:: Work request ::
Below are the entries to work from; restate word for word the portion that opens with the line containing "Note: power is" and closes with the line containing "depth (start not", keeping both.

*** Opening of Dataset content ***

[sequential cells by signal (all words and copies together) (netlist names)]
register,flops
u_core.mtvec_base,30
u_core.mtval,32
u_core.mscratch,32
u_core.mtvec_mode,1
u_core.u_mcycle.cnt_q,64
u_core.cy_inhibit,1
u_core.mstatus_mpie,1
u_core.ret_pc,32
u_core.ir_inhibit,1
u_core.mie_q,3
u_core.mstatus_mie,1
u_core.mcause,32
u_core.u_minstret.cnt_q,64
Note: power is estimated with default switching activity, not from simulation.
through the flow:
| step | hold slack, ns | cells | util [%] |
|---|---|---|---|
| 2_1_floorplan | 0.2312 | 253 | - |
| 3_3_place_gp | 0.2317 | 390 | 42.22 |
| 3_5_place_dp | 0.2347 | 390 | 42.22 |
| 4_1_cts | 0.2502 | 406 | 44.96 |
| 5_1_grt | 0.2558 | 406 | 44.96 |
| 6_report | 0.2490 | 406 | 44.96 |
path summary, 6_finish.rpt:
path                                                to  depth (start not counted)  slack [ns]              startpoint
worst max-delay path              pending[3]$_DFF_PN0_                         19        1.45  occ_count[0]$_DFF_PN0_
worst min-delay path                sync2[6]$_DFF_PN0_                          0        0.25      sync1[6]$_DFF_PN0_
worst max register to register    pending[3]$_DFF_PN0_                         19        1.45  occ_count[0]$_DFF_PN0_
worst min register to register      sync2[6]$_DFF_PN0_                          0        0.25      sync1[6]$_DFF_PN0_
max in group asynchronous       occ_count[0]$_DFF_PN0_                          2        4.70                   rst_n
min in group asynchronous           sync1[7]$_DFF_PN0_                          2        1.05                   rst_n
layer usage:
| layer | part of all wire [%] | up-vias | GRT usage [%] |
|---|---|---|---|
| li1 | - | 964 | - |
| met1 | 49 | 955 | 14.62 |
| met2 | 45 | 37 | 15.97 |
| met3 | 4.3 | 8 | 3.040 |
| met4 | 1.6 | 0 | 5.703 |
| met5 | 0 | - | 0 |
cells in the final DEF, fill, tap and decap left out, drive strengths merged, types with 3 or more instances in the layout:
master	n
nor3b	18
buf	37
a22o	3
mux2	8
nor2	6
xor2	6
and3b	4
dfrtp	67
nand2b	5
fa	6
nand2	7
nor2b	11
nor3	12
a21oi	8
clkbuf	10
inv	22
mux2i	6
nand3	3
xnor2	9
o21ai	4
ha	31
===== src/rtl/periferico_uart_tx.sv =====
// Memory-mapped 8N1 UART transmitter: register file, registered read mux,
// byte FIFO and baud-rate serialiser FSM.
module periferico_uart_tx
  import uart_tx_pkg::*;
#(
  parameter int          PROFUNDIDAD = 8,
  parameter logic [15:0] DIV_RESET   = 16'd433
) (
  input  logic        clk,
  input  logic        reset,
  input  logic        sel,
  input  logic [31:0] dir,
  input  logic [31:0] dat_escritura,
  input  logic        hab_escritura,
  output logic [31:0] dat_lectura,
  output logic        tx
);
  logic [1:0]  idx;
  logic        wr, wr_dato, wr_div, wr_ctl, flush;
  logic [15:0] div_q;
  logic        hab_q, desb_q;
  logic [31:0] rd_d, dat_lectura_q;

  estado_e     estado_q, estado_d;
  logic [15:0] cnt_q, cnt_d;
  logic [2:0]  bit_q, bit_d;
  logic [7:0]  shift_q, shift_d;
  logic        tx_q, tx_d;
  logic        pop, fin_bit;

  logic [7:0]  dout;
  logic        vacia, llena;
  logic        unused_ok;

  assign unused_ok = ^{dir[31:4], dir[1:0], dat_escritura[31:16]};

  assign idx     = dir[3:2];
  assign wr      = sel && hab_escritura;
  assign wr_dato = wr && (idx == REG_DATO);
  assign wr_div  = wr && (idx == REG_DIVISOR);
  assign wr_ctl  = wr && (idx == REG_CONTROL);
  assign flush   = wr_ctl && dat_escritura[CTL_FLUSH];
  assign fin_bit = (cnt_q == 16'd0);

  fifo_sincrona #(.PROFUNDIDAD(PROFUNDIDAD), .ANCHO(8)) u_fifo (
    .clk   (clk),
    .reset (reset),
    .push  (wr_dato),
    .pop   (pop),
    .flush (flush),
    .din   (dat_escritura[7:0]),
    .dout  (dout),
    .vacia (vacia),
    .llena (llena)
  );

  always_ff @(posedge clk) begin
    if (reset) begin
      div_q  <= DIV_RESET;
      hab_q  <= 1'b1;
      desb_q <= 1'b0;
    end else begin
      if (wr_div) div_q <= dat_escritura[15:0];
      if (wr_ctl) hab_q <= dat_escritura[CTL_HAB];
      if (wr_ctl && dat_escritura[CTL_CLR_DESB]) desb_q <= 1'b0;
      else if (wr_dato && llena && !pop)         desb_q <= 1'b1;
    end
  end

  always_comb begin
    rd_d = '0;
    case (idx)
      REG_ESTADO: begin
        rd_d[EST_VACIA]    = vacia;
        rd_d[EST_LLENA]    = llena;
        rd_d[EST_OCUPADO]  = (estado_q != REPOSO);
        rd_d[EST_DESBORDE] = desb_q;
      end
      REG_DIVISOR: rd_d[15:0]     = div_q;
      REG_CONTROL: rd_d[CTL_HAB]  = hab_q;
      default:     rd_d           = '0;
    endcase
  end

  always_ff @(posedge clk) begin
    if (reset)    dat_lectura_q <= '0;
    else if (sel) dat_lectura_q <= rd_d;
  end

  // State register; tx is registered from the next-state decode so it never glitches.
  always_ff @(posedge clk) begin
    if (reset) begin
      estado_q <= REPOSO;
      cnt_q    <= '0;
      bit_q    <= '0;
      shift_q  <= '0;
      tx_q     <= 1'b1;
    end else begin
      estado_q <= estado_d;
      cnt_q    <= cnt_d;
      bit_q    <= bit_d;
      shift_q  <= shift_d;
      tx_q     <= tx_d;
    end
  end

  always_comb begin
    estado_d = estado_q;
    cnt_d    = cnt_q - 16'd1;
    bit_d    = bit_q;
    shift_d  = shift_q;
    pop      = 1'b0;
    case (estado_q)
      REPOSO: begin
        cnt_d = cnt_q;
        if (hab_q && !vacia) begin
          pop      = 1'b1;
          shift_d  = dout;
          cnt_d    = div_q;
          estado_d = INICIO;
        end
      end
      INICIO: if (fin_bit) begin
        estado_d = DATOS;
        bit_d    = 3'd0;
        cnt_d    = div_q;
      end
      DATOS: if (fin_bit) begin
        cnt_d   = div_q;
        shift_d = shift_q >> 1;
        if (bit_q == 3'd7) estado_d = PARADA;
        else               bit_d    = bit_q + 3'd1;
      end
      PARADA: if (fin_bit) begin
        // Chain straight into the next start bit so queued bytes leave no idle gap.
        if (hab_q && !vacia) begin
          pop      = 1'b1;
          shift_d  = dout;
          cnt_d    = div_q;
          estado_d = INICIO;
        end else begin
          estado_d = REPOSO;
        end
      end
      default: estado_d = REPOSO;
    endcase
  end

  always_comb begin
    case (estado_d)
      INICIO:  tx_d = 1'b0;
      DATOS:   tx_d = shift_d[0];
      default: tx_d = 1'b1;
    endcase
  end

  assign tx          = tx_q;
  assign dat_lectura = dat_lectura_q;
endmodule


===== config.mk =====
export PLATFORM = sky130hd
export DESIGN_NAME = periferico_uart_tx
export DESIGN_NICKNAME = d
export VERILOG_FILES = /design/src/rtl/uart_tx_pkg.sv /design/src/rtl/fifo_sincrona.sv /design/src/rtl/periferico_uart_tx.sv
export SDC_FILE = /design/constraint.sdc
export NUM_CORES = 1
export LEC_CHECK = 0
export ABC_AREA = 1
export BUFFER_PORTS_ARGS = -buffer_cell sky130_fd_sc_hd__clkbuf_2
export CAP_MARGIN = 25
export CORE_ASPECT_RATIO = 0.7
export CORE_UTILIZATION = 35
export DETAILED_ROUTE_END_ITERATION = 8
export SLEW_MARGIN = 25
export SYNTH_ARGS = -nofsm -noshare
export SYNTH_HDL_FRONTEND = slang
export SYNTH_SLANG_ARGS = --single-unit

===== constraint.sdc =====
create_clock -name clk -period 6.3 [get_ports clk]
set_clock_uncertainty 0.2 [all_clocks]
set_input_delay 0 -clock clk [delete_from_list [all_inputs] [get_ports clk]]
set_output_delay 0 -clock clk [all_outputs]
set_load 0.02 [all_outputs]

*** Close of Dataset content ***

:: Response to the task ::
Note: power is estimated with default switching activity, not from simulation.
through the flow:
| step | hold slack, ns | cells | util [%] |
|---|---|---|---|
| 2_1_floorplan | 0.2312 | 253 | - |
| 3_3_place_gp | 0.2317 | 390 | 42.22 |
| 3_5_place_dp | 0.2347 | 390 | 42.22 |
| 4_1_cts | 0.2502 | 406 | 44.96 |
| 5_1_grt | 0.2558 | 406 | 44.96 |
| 6_report | 0.2490 | 406 | 44.96 |
path summary, 6_finish.rpt:
path                                                to  depth (start not counted)  slack [ns]              startpoint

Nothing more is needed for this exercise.